Enhanced activation of NAD(P)H: quinone oxidoreductase 1 attenuates spontaneous hypertension by improvement of endothelial nitric oxide synthase coupling via tumor suppressor kinase liver kinase B1/adenosine 5'-monophosphate-activated protein kinase-mediated guanosine 5'-triphosphate cyclohydrolase 1 preservation.

AIMS: Guanosine 5'-triphosphate cyclohydrolase-1 (GTPCH-1) is a rate-limiting enzyme in de-novo synthesis of tetrahydrobiopterin (BH4), an essential cofactor for endothelial nitric oxide synthase (eNOS) coupling. Adenosine 5'-monophosphate-activated protein kinase (AMPK) is crucial for GTPCH-1 preservation, and tumor suppressor kinase liver kinase B1 (LKB1), an upstream kinase of AMPK, is activated by NAD-dependent class III histone deacetylase sirtuin 1 (SIRT1)-mediated deacetylation. ß-Lapachone has been shown to increase cellular NAD/NADH ratio via NAD(P)H: quinone oxidoreductase 1 (NQO1) activation. In this study, we have evaluated whether ß-lapachone-induced NQO1 activation modulates blood pressure (BP) through preservation of GTPCH-1 in a hypertensive animal model. METHODS AND RESULTS: Spontaneously hypertensive rats (SHRs), primary aortic endothelial cells, and endothelial cell line were used to investigate the hypotensive effect of ß-lapachone and its action mechanism. ß-Lapachone treatment dramatically lowered BP and vascular tension in SHRs and induced eNOS activation in endothelial cells.

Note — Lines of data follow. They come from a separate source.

$ cat src/rtl/shift_seq_8_bit_pkg.sv
// shift_seq_8_bit_pkg: shared constants, state/mode encodings and effective-amount helper
//   Optional feature macro used by the top: SHIFT_SEQ_STICKY_EN
package shift_seq_pkg;
    localparam int WIDTH = 8;
    localparam int AMT_W = 4;
    localparam logic [AMT_W-1:0] AMT_MAX = AMT_W'(8);
    localparam logic [1:0] MODE_LOG = 2'b00;
    localparam logic [1:0] MODE_ARI = 2'b01;
    localparam logic [1:0] MODE_ROT = 2'b10;
    typedef enum logic [1:0] {IDLE, SHIFT, DONE} state_t;
    // Rotate wraps modulo the width; logical/arithmetic saturate at the width.
    function automatic logic [AMT_W-1:0] eff_amt(input logic [AMT_W-1:0] amt, input logic [1:0] mode);
        return (mode == MODE_ROT) ? (amt & AMT_W'(WIDTH-1)) : ((amt > AMT_MAX) ? AMT_MAX : amt);
    endfunction
endpackage

$ cat src/rtl/shift_seq_8_bit_if.sv
// shift_seq_if: request/response bundle of the shift sequencer
//   master drives in_valid/in_data/in_amt/in_dir/in_mode/out_ready
//   slave drives in_ready/out_valid/out_data/out_carry/out_sticky/busy
interface shift_seq_if import shift_seq_pkg::*; ();
    logic             in_valid;
    logic             in_ready;
    logic [WIDTH-1:0] in_data;
    logic [AMT_W-1:0] in_amt;
    logic             in_dir;
    logic [1:0]       in_mode;
    logic             out_valid;
    logic             out_ready;
    logic [WIDTH-1:0] out_data;
    logic             out_carry;
    logic             out_sticky;
    logic             busy;
    modport master (
        output in_valid, in_data, in_amt, in_dir, in_mode, out_ready,
        input  in_ready, out_valid, out_data, out_carry, out_sticky, busy
    );
    modport slave (
        input  in_valid, in_data, in_amt, in_dir, in_mode, out_ready,
        output in_ready, out_valid, out_data, out_carry, out_sticky, busy
    );
endinterface

$ cat src/rtl/shift_seq_8_bit_shift.sv
// shift_8_bit: single-position shifter step
//   i_a operand, i_sel 0=left 1=right, i_shift_in_left/right fill bits
//   o_s result, o_bb_left/o_bb_right bit leaving on the left/right side
module shift_8_bit
    import shift_seq_pkg::*;
(
    input  logic [WIDTH-1:0] i_a,
    input  logic             i_sel,
    input  logic             i_shift_in_left,
    input  logic             i_shift_in_right,
    output logic [WIDTH-1:0] o_s,
    output logic             o_bb_left,
    output logic             o_bb_right
);
    assign o_s        = i_sel ? {i_shift_in_left, i_a[WIDTH-1:1]} : {i_a[WIDTH-2:0], i_shift_in_right};
    assign o_bb_left  = i_a[WIDTH-1];
    assign o_bb_right = i_a[0];
endmodule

Consistent with these effects, ß-lapachone treatment also elevated levels of both aortic cGMP and plasma nitric oxide in SHRs. Meanwhile, ß-lapachone-treated SHRs showed significantly increased levels of aortic NAD, LKB1 deacetylation, and AMPK Thr phosphorylation followed by increased GTPCH-1 and tetrahydrobiopterin/dihydrobiopterin ratio. In-vitro study revealed that AMPK inhibition by overexpression of dominant-negative AMPK nearly abolished GTPCH-1 protein conservation. Enhanced LKB1 deacetylation and AMPK activation were also elicited by ß-lapachone in endothelial cells. However, inhibition of LKB1 deacetylation by blocking of NQO1 or SIRT1 blunted AMPK activation by ß-lapachone. CONCLUSION: This is the first study demonstrating that eNOS coupling can be regulated by NQO1 activation via LKB1/AMPK/GTPCH-1 modulation, which is possibly correlated with relieving hypertension. These findings provide strong evidence to suggest that NQO1 might be a new therapeutic target for hypertension.

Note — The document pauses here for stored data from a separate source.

## src/rtl/alu_pkg.sv

```systemverilog
// ---------------------------------------------------------------------------
// alu_pkg
// Shared definitions for the sequential MiniMIPS ALU (alu_seq) and its
// iterative multiply core (alu_mult_iter).
//   OP_*     : 3-bit operation select encodings
//   state_t  : FSM state encoding for alu_seq (ST_IDLE / ST_MUL / ST_DONE)
// ---------------------------------------------------------------------------
package alu_pkg;

   localparam logic [2:0] OP_AND  = 3'b000;
   localparam logic [2:0] OP_ADD  = 3'b001;
   localparam logic [2:0] OP_SUB  = 3'b010;
   localparam logic [2:0] OP_XOR  = 3'b011;
   localparam logic [2:0] OP_NOR  = 3'b100;
   localparam logic [2:0] OP_OR   = 3'b101;
   localparam logic [2:0] OP_SLT  = 3'b110;
   localparam logic [2:0] OP_MULT = 3'b111;

   typedef enum logic [1:0] {
      ST_IDLE = 2'b00,
      ST_MUL  = 2'b01,
      ST_DONE = 2'b10
   } state_t;

endpackage

```

## src/rtl/alu_mult_iter.sv

```systemverilog
// ---------------------------------------------------------------------------
// alu_mult_iter
// Unsigned shift-add multiplier, one partial-product step per clock.
// A start pulse loads the operands; WIDTH steps later done is high and prod
// holds a*b. done stays high until the next start.
// Ports:
//   clk    in   1          rising-edge clock
//   reset  in   1          synchronous, active-high reset
//   start  in   1          load a/b and restart the iteration
//   a      in   WIDTH      multiplicand (unsigned)
//   b      in   WIDTH      multiplier (unsigned)
//   done   out  1          WIDTH steps completed since the last start
//   prod   out  2*WIDTH    unsigned product
// ---------------------------------------------------------------------------
module alu_mult_iter #(
   parameter int WIDTH = 32
) (
   input  logic                 clk,
   input  logic                 reset,
   input  logic                 start,
   input  logic [WIDTH-1:0]     a,
   input  logic [WIDTH-1:0]     b,
   output logic                 done,
   output logic [2*WIDTH-1:0]   prod
);

   localparam int CNT_W = $clog2(WIDTH) + 1;
   localparam logic [CNT_W-1:0] LAST = CNT_W'(WIDTH);

   logic [WIDTH-1:0] mcand;
   logic [WIDTH-1:0] acc_hi;
   logic [WIDTH-1:0] acc_lo;   // multiplier bits shift out as product bits shift in
   logic [CNT_W-1:0] count;
   logic [WIDTH:0]   sum;      // WIDTH+1-bit accumulator keeps the carry of each step

   assign sum = {1'b0, acc_hi} + (acc_lo[0] ? {1'b0, mcand} : '0);

   // NOTE: sequential state is written with non-blocking assignments only, so
   // every register in the block samples the values from before the edge.
   always_ff @(posedge clk) begin
      if (reset) begin
         mcand  <= '0;
         acc_hi <= '0;
         acc_lo <= '0;
         count  <= '0;
      end else if (start) begin
         mcand  <= a;
         acc_hi <= '0;
         acc_lo <= b;
         count  <= '0;
      end else if (count != LAST) begin
         // Shift {sum, acc_lo} right by one: the new product bit enters acc_lo.
         acc_hi <= sum[WIDTH:1];
         acc_lo <= {sum[0], acc_lo[WIDTH-1:1]};
         count  <= count + CNT_W'(1);
      end
   end

   // Steps taken after reset without a start only shift zeros and are never observed.
   assign done = (count == LAST);
   assign prod = {acc_hi, acc_lo};

endmodule

```

## src/rtl/alu_seq.sv

```systemverilog
// ---------------------------------------------------------------------------
// alu_seq
// Handshaked sequential MiniMIPS ALU. Logic/arithmetic ops complete one cycle
// after accept; MULT runs on alu_mult_iter and completes WIDTH+1 cycles after
// accept. Results are held until the consumer takes them.
// Optional feature macro: ALU_MULT_HI_EN adds result_hi (high half of the
// signed MULT product, 0 for other ops).
// Ports:
//   clk        in   1      rising-edge clock
//   reset      in   1      synchronous, active-high reset
//   in_valid   in   1      operands/select valid
//   in_ready   out  1      op can be accepted this cycle
//   value1     in   WIDTH  operand A (signed)
//   value2     in   WIDTH  operand B (signed)
//   select     in   3      operation select (see alu_pkg OP_*)
//   out_valid  out  1      result valid, held until out_ready
//   out_ready  in   1      consumer accepts result
//   result     out  WIDTH  registered result
//   busy       out  1      multiply in progress
//   result_hi  out  WIDTH  (ALU_MULT_HI_EN only) high half of MULT product
// ---------------------------------------------------------------------------
module alu_seq #(
   parameter int WIDTH = 32
) (
   input  logic              clk,
   input  logic              reset,
   input  logic              in_valid,
   output logic              in_ready,
   input  logic [WIDTH-1:0]  value1,
   input  logic [WIDTH-1:0]  value2,
   input  logic [2:0]        select,
   output logic              out_valid,
   input  logic              out_ready,
   output logic [WIDTH-1:0]  result,
   output logic              busy
`ifdef ALU_MULT_HI_EN
   ,
   output logic [WIDTH-1:0]  result_hi
`endif
);

   import alu_pkg::*;

   state_t             state;
   logic               neg;          // product sign, latched at MULT accept
   logic               accept;
   logic               mul_start;
   logic               mul_done;
   logic [2*WIDTH-1:0] prod;
   logic [WIDTH-1:0]   alu_out;
   logic [WIDTH-1:0]   mul_lo;
   logic [WIDTH:0]     ext1, ext2, mag1, mag2;
   logic [1:0]         unused_mag_msb;

   assign in_ready  = (state == ST_IDLE) | ((state == ST_DONE) & out_ready);
   assign accept    = in_valid & in_ready;
   assign mul_start = accept & (select == OP_MULT);

   // Magnitudes are formed in WIDTH+1 bits so the most-negative operand has a
   // representable absolute value; its top bit is always 0 afterwards.
   assign ext1 = {value1[WIDTH-1], value1};
   assign ext2 = {value2[WIDTH-1], value2};
   assign mag1 = ext1[WIDTH] ? -ext1 : ext1;
   assign mag2 = ext2[WIDTH] ? -ext2 : ext2;
   assign unused_mag_msb = {mag1[WIDTH], mag2[WIDTH]};

   // NOTE: every output of a combinational block gets a default first, so no
   // select value can leave it unassigned and infer a latch.
   always_comb begin
      alu_out = '0;
      case (select)
         OP_AND:  alu_out = value1 & value2;
         OP_ADD:  alu_out = value1 + value2;
         OP_SUB:  alu_out = value1 - value2;
         OP_XOR:  alu_out = value1 ^ value2;
         OP_NOR:  alu_out = ~(value1 | value2);
         OP_OR:   alu_out = value1 | value2;
         OP_SLT:  alu_out = {{(WIDTH-1){1'b0}}, ($signed(value1) < $signed(value2))};
         default: alu_out = '0;   // MULT result comes from the iterative core
      endcase
   end

   alu_mult_iter #(.WIDTH(WIDTH)) u_mult (
      .clk   (clk),
      .reset (reset),
      .start (mul_start),
      .a     (mag1[WIDTH-1:0]),
      .b     (mag2[WIDTH-1:0]),
      .done  (mul_done),
      .prod  (prod)
   );

`ifdef ALU_MULT_HI_EN
   logic [2*WIDTH-1:0] prod_s;
   logic [WIDTH-1:0]   mul_hi;
   assign prod_s = neg ? -prod : prod;
   assign mul_lo = prod_s[WIDTH-1:0];
   assign mul_hi = prod_s[2*WIDTH-1:WIDTH];
`else
   // Low half of a negated product equals the negated low half, so only the
   // low WIDTH bits are sign-corrected and the high half is dropped.
   logic [WIDTH-1:0] unused_prod_hi;
   assign mul_lo         = neg ? -prod[WIDTH-1:0] : prod[WIDTH-1:0];
   assign unused_prod_hi = prod[2*WIDTH-1:WIDTH];
`endif

   always_ff @(posedge clk) begin
      if (reset) begin
         state     <= ST_IDLE;
         out_valid <= 1'b0;
         result    <= '0;
         busy      <= 1'b0;
         neg       <= 1'b0;
`ifdef ALU_MULT_HI_EN
         result_hi <= '0;
`endif
      end else begin
         case (state)
            // DONE with out_ready behaves like IDLE, giving back-to-back issue.
            ST_IDLE, ST_DONE: begin
               if (accept) begin
                  if (select == OP_MULT) begin
                     state     <= ST_MUL;
                     busy      <= 1'b1;
                     out_valid <= 1'b0;
                     neg       <= value1[WIDTH-1] ^ value2[WIDTH-1];
                  end else begin
                     state     <= ST_DONE;
                     out_valid <= 1'b1;
                     result    <= alu_out;
`ifdef ALU_MULT_HI_EN
                     result_hi <= '0;
`endif
                  end
               end else if ((state == ST_DONE) && out_ready) begin
                  state     <= ST_IDLE;
                  out_valid <= 1'b0;
               end
            end
            ST_MUL: begin
               if (mul_done) begin
                  state     <= ST_DONE;
                  busy      <= 1'b0;
                  out_valid <= 1'b1;
                  result    <= mul_lo;
`ifdef ALU_MULT_HI_EN
                  result_hi <= mul_hi;
`endif
               end
            end
            default: state <= ST_IDLE;
         endcase
      end
   end

endmodule

```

NQO1 activation regulates angiotensin-converting enzyme shedding in spontaneously hypertensive rats.

AIMS: Angiotensin-converting enzyme (ACE) plays a key role in blood pressure (BP) homeostasis via regulation of angiotensin II. Active ACE ectodomain is enzymatically cleaved and released into body fluids, including plasma, and elevated plasma ACE levels are associated with increased BP. ß-lapachone (ßL) has been shown to increase cellular NAD(+)/NADH ratio via activation of NAD(P)H:quinone oxidoreductase 1 (NQO1). In this study, we evaluated whether NQO1 activation by ßL modulates BP through regulation of ACE shedding in an animal model of hypertension. METHODS AND RESULTS: Spontaneously hypertensive rats (SHR) and a human ACE-overexpressing rat lung microvascular endothelial cell line (RLMVEC-hACE) were used to investigate the mechanism by which ßL exerts a hypotensive effect. In vitro studies revealed that ßL significantly increased intracellular Ca(2+) ([Ca(2+)]i) levels and CaMKII Thr(286) phosphorylation, followed by diminished ACE cleavage secretion into culture media. Inhibition of ßL-induced [Ca(2+)]i level changes through intracellular Ca(2+) chelation, Nqo1-specific siRNA or ryanodine receptor blockade abolished not only ßL-induced increase in [Ca(2+)]i levels and CaMKII phosphorylation, but also ßL-mediated decrease in ACE shedding. The effect of ßL on ACE shedding was also blocked by inhibition of CaMKII. In SHR, ßL reduced BP following increase of CaMKII Thr(286) phosphorylation in the lung and decrease of ACE activity and angiotensin II levels in plasma. CONCLUSION: This is the first study demonstrating that ACE shedding is regulated by NQO1 activation, which is possibly correlated with relieving hypertension in SHR. These findings provide strong evidence suggesting that NQO1 might be a new target for ACE modulation and BP control.